***** RECORDS PROVIDED
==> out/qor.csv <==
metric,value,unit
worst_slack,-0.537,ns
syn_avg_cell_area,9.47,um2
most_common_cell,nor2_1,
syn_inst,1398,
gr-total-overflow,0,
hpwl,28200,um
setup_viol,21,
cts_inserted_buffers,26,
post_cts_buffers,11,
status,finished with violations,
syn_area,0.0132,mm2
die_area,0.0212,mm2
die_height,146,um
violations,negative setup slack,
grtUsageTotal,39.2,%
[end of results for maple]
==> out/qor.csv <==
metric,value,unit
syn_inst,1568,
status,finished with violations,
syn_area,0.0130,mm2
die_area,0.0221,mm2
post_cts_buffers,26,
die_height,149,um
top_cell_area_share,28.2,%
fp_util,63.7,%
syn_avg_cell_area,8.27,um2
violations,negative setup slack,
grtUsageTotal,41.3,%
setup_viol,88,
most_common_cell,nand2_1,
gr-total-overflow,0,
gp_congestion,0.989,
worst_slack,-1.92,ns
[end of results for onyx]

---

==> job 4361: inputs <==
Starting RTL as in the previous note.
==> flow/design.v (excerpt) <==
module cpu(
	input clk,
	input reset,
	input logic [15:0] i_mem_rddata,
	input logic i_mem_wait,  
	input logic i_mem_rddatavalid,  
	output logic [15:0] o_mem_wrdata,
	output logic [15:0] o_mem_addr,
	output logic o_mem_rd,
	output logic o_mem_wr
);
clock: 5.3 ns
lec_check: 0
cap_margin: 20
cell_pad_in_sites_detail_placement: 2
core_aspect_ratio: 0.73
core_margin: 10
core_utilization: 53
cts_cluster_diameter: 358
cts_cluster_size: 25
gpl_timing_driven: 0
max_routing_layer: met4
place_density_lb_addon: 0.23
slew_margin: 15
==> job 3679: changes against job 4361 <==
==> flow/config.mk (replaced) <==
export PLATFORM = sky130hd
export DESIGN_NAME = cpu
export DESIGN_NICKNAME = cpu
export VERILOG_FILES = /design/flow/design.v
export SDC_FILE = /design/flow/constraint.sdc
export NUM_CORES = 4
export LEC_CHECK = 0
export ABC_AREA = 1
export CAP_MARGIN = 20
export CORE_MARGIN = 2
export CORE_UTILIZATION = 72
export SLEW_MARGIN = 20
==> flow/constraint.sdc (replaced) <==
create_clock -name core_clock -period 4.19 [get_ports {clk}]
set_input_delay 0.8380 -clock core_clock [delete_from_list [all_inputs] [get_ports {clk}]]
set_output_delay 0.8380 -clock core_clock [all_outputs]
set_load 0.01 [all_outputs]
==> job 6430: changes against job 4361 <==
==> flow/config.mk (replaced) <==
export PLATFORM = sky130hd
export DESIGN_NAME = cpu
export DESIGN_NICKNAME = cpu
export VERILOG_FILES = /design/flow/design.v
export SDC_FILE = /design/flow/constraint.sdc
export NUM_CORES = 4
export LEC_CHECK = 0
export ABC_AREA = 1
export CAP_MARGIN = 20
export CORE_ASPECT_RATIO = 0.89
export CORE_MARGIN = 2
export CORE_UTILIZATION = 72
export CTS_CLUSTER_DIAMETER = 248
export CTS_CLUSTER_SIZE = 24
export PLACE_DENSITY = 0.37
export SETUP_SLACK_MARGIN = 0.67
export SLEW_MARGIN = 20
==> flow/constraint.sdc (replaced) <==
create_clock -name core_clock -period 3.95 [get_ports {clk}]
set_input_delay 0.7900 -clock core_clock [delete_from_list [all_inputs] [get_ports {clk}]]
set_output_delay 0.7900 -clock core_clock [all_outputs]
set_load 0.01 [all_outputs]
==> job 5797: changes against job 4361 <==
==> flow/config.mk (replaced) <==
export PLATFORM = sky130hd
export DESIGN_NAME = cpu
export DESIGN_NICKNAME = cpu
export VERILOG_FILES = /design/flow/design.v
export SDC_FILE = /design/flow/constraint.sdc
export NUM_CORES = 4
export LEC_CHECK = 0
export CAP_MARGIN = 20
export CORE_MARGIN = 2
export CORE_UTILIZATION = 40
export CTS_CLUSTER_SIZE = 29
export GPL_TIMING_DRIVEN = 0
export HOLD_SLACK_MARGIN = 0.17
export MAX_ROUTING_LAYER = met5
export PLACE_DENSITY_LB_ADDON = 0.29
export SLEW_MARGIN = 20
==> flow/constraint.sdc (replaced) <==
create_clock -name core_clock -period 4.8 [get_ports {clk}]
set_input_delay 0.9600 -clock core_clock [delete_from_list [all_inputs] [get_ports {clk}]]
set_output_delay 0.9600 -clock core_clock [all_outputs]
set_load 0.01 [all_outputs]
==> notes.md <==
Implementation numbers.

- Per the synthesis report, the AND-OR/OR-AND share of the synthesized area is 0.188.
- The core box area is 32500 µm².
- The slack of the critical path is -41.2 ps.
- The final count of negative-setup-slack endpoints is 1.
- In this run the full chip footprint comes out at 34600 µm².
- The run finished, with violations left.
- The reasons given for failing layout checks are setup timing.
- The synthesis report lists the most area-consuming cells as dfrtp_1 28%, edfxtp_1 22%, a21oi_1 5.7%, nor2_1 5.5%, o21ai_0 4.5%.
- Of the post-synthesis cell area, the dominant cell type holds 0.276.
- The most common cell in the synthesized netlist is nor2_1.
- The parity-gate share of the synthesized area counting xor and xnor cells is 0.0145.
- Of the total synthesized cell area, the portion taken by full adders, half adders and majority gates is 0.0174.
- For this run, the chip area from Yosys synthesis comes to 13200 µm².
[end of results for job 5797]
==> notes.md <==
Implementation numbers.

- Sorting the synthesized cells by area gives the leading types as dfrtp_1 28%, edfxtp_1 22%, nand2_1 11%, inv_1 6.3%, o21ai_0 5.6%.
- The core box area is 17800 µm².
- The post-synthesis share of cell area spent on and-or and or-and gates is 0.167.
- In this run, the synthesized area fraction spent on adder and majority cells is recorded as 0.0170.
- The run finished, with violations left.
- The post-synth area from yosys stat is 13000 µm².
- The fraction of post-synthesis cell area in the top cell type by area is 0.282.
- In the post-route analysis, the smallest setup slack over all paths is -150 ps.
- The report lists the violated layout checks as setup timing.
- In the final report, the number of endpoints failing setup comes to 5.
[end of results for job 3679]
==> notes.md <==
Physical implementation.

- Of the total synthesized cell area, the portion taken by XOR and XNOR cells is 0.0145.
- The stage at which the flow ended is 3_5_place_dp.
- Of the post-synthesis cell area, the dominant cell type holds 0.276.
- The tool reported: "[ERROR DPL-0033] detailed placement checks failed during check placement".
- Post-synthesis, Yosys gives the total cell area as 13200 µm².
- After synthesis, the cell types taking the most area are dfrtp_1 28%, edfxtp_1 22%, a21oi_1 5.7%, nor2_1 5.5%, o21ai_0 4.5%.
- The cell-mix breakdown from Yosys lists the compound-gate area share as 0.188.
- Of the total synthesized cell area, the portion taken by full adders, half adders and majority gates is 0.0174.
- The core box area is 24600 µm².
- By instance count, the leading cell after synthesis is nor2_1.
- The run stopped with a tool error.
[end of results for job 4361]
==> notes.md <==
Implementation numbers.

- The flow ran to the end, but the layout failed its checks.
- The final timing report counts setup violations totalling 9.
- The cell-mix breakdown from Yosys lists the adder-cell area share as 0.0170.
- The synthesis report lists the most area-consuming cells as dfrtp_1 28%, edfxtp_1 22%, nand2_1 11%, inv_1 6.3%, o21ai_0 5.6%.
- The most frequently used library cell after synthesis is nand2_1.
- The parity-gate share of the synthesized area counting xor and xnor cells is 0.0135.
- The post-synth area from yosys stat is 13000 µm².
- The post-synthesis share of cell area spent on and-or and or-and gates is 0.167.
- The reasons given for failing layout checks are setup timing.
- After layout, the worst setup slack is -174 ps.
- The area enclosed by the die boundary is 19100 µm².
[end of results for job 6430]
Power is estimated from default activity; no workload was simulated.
fjord:
Design FIR_low_pass_filter, start of the top module:
module FIR_low_pass_filter(
	input clk,
	input rst,
	input [7:0]FIR_IN,
	output reg [16:0]FIR_OUT
);
Size in the first run: roughly 27 I/O pins.
clock: 3.36 ns
lec_check: 0
abc_area: 1
cap_margin: 40
cell_pad_in_sites_detail_placement: 2
cell_pad_in_sites_global_placement: 3
core_margin: 2
core_utilization: 40
cts_cluster_diameter: 24
cts_cluster_size: 62
gpl_routability_driven: 0
gpl_timing_driven: 0
hold_slack_margin: -0.06
min_routing_layer: met2
place_density_lb_addon: 0.24
slew_margin: 20
run.sh (not shown) runs the stock make flow with config.mk's settings and CLKGATE_MAP_FILE=.
Complete run, failing final checks: fjord, reason setup timing.
Edits applied to the flow inputs when going from fjord to maple:
Settings: clearing ABC_AREA, which used to be 1; clearing MIN_ROUTING_LAYER, which used to be met2; clearing CELL_PAD_IN_SITES_DETAIL_PLACEMENT, which used to be 2; clearing GPL_TIMING_DRIVEN, which used to be 0; swapping 40 for 20 in CAP_MARGIN; swapping 40 for 51 in CORE_UTILIZATION; clearing CELL_PAD_IN_SITES_GLOBAL_PLACEMENT, which used to be 3; clearing GPL_ROUTABILITY_DRIVEN, which used to be 0; clearing HOLD_SLACK_MARGIN, which used to be -0.06; clearing CTS_CLUSTER_DIAMETER, which used to be 24; clearing CTS_CLUSTER_SIZE, which used to be 62; clearing PLACE_DENSITY_LB_ADDON, which used to be 0.24; swapping 3.36 for 4.56 in the clock period (ns, I/O delays scaled along).
### Flow results
maple completed end to end with timing, DRC and antenna clean. | routed wire length on met3 | higher: fjord |. Comparing fjord and maple, met1 routing resource usage after global routing is lower on fjord. maple vs. fjord: footprint of the flip-flops and latches went down by 0.48%. Density: maple denser than fjord. Of the two candidates, fjord has the better worst slew margin relative to its limit and maple the worse one. On met1 wire length: between fjord and maple, it ends up lower for fjord. Count of instances resized after the clock tree is built ends up lower on maple.
Here is what was changed in the inputs of lagoon compared with maple.
Settings: a change of CORE_UTILIZATION from 51 to 72; an added SETUP_SLACK_MARGIN of -0.23; a change of the clock period (ns, I/O delays scaled along) from 4.56 to 3.49.
[summary]
To summarise lagoon: no stage aborted, but the layout did not pass its checks, failing on setup timing.
The flow did not stop early for maple: all stages ran, and the layout cleared the timing, design-rule and antenna checks.
lagoon has final setup violation count above what maple had.
Via count, maple and lagoon: larger value in lagoon
[lagoon vs maple] wire length: higher in lagoon
Lower hold slack was reported by lagoon, not maple.

* * *

Setup of build 89:
FIR_low_pass_filter again, from the RTL that the note above started with.
Design FIR_low_pass_filter, start of the top module:
module FIR_low_pass_filter(
	input clk,
	input rst,
	input [7:0]FIR_IN,
	output reg [16:0]FIR_OUT
);
reg[7:0] delay_pipeline1;
reg[7:0] delay_pipeline2;
reg[7:0] delay_pipeline3;
reg[7:0] delay_pipeline4;
reg[7:0] delay_pipeline5;
reg[7:0] delay_pipeline6;
reg[7:0] delay_pipeline7;
reg[7:0] delay_pipeline8;
reg[7:0] delay_pipeline9;
wire[7:0] coeff1 = 8'd7;	 
wire[7:0] coeff2 = 8'd5;
wire[7:0] coeff3 = 8'd51;
wire[7:0] coeff4 = 8'd135;
wire[7:0] coeff5 = 8'd179;
wire[7:0] coeff6 = 8'd135;
wire[7:0] coeff7 = 8'd51;
wire[7:0] coeff8 = 8'd5;
wire[7:0] coeff9 = 8'd7;
reg signed [16:0] multi_data1 ; 
reg signed [16:0] multi_data2 ;
reg signed [16:0] multi_data3 ;
reg signed [16:0] multi_data4 ;
reg signed [16:0] multi_data5 ;
reg signed [16:0] multi_data6 ;
reg signed [16:0] multi_data7 ;
reg signed [16:0] multi_data8 ;
reg signed [16:0] multi_data9 ;
always@(posedge clk or negedge rst)
if(!rst)
begin
	delay_pipeline1 <= 8'b0 ;
	delay_pipeline2 <= 8'b0 ;
	delay_pipeline3 <= 8'b0 ;
	delay_pipeline4 <= 8'b0 ;
	delay_pipeline5 <= 8'b0 ;
	delay_pipeline6 <= 8'b0 ;
	delay_pipeline7 <= 8'b0 ;
	delay_pipeline8 <= 8'b0 ;
	delay_pipeline9 <= 8'b0 ;
end
else
begin
	delay_pipeline1 <= FIR_IN;
	delay_pipeline2 <= delay_pipeline1 ;
	delay_pipeline3 <= delay_pipeline2 ;
	delay_pipeline4 <= delay_pipeline3 ;
	delay_pipeline5 <= delay_pipeline4 ;
	delay_pipeline6 <= delay_pipeline5 ;
	delay_pipeline7 <= delay_pipeline6 ;
	delay_pipeline8 <= delay_pipeline7 ;
	delay_pipeline9 <= delay_pipeline8 ;
end
always@(posedge clk or negedge rst)  
	if(!rst)
		multi_data1 <= 17'b0 ;
	else
		multi_data1 <= delay_pipeline1*coeff1 ;
always@(posedge clk or negedge rst)  
	if(!rst)
		multi_data2 <= 17'b0 ;
	else
		multi_data2 <= delay_pipeline2*coeff2 ;
always@(posedge clk or negedge rst)  
	if(!rst)
		multi_data3 <= 17'b0 ;
	else
		multi_data3 <= delay_pipeline3*coeff3 ;
always@(posedge clk or negedge rst)  
	if(!rst)
		multi_data4 <= 17'b0 ;
	else
		multi_data4 <= delay_pipeline4*coeff4 ;
always@(posedge clk or negedge rst)  
	if(!rst)
		multi_data5 <= 17'b0 ;
	else
		multi_data5 <= delay_pipeline5*coeff5 ;
always@(posedge clk or negedge rst)  
	if(!rst)
		multi_data6 <= 17'b0 ;
	else
		multi_data6 <= delay_pipeline6*coeff6 ;
always@(posedge clk or negedge rst)  
	if(!rst)
		multi_data7 <= 17'b0 ;
	else
		multi_data7 <= delay_pipeline7*coeff7 ;
always@(posedge clk or negedge rst)  
	if(!rst)
  ...
Settings: LEC_CHECK=0, ABC_AREA=1, CAP_MARGIN=20, CORE_MARGIN=2, CORE_UTILIZATION=72, CTS_CLUSTER_DIAMETER=206, CTS_CLUSTER_SIZE=15, PLACE_DENSITY_LB_ADDON=0.09, SLEW_MARGIN=20; clock period 3.19 ns.
The flow completed for build 89, but it is not clean: the layout still shows setup timing.
diff inputs: build 89 => build 3
--- a/flow/config.mk
+++ b/flow/config.mk
@@ -9,7 +9,6 @@
 export CAP_MARGIN = 20
+export CORE_ASPECT_RATIO = 1.19
 export CORE_MARGIN = 2
 export CORE_UTILIZATION = 72
-export CTS_CLUSTER_DIAMETER = 206
-export CTS_CLUSTER_SIZE = 15
-export PLACE_DENSITY_LB_ADDON = 0.09
 export SLEW_MARGIN = 20
+export TNS_END_PERCENT = 50
==> flow/constraint.sdc <==
create_clock -name core_clock -period 3.71 [get_ports {clk}]
set_input_delay 0.7420 -clock core_clock [delete_from_list [all_inputs] [get_ports {clk}]]
set_output_delay 0.7420 -clock core_clock [all_outputs]
set_load 0.01 [all_outputs]
## What came out
In build 3 the implementation completed, yet the final layout does not meet the checks, the culprit being setup timing. Build 3 ends up with a utilization that is 4.4 points lower than in build 89. On synthesis-to-finish area growth, the lower figure sits with build 3, not build 89. In build 3 the slew at the pin closest to its max-slew limit turned out 0.21 ns lower than in build 89. Between build 3 and build 89, it is build 3 whose setup slack is higher, by 0.78 ns. Number of DRC markers in iteration 0: build 3 better than build 89. Global-route usage: build 3 vs build 89 down 3.6 points. Cells: build 3 has fewer instances than build 89. Lower critical path required time was reported by build 89, not build 3.
What build 29 does differently from build 3 at the input level:
--- a/flow/config.mk
+++ b/flow/config.mk
@@ -9,6 +9,6 @@
 export CAP_MARGIN = 20
-export CORE_ASPECT_RATIO = 1.19
 export CORE_MARGIN = 2
 export CORE_UTILIZATION = 72
+export PLACE_DENSITY = 0.35
+export SETUP_SLACK_MARGIN = 0.97
 export SLEW_MARGIN = 20
-export TNS_END_PERCENT = 50
==> flow/constraint.sdc <==
create_clock -name core_clock -period 3.84 [get_ports {clk}]
set_input_delay 0.7680 -clock core_clock [delete_from_list [all_inputs] [get_ports {clk}]]
set_output_delay 0.7680 -clock core_clock [all_outputs]
set_load 0.01 [all_outputs]
--- outcome ---
Going from build 3 to build 29, cell depth of the worst setup path up 1, area of all placed cells without fillers shows an increase of 2000 sq um.
Compared with build 3, build 29 shows a net count of the finished layout that is 52 higher.
Register-to-register slack: build 29 worse than build 3
Build 29 finished all stages; layout check result: FAIL, due to setup timing.
The following lists how build 65 was set up differently from build 29:
--- a/flow/config.mk
+++ b/flow/config.mk
@@ -11,4 +11,4 @@
 export CORE_UTILIZATION = 72
-export PLACE_DENSITY = 0.35
-export SETUP_SLACK_MARGIN = 0.97
+export PLACE_DENSITY_LB_ADDON = 0.19
+export SETUP_SLACK_MARGIN = 1.14
 export SLEW_MARGIN = 20
--- outcome ---
The flow completed for build 65, but it is not clean: the layout still shows setup timing. Summary of build 65 over build 29: worst setup slack saw a decrease; critical path depth saw little to no change; number of max-capacitance violations reported saw little to no change. Compare build 29 and build 65 | number of non-clock buffers in the layout higher: build 65. In the flow results for build 29 and build 65, the number of vias per cell after detailed routing is smaller on build 29. Build 65 vs build 29, start point of the critical path: multi_data3[10]$_DFF_PN0_ vs multi_data5[12]$_DFF_PN0_. The final reports for build 65 and build 29 show final instance area higher in the former.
**********
§ **WHAT IS BEING ASKED**
Wherever the string "logic" appears in a line of the records above, copy that line.

§ **RESPONSE BOX**
	input logic [15:0] i_mem_rddata,
	input logic i_mem_wait,  
	input logic i_mem_rddatavalid,  
	output logic [15:0] o_mem_wrdata,
	output logic [15:0] o_mem_addr,
	output logic o_mem_rd,
	output logic o_mem_wr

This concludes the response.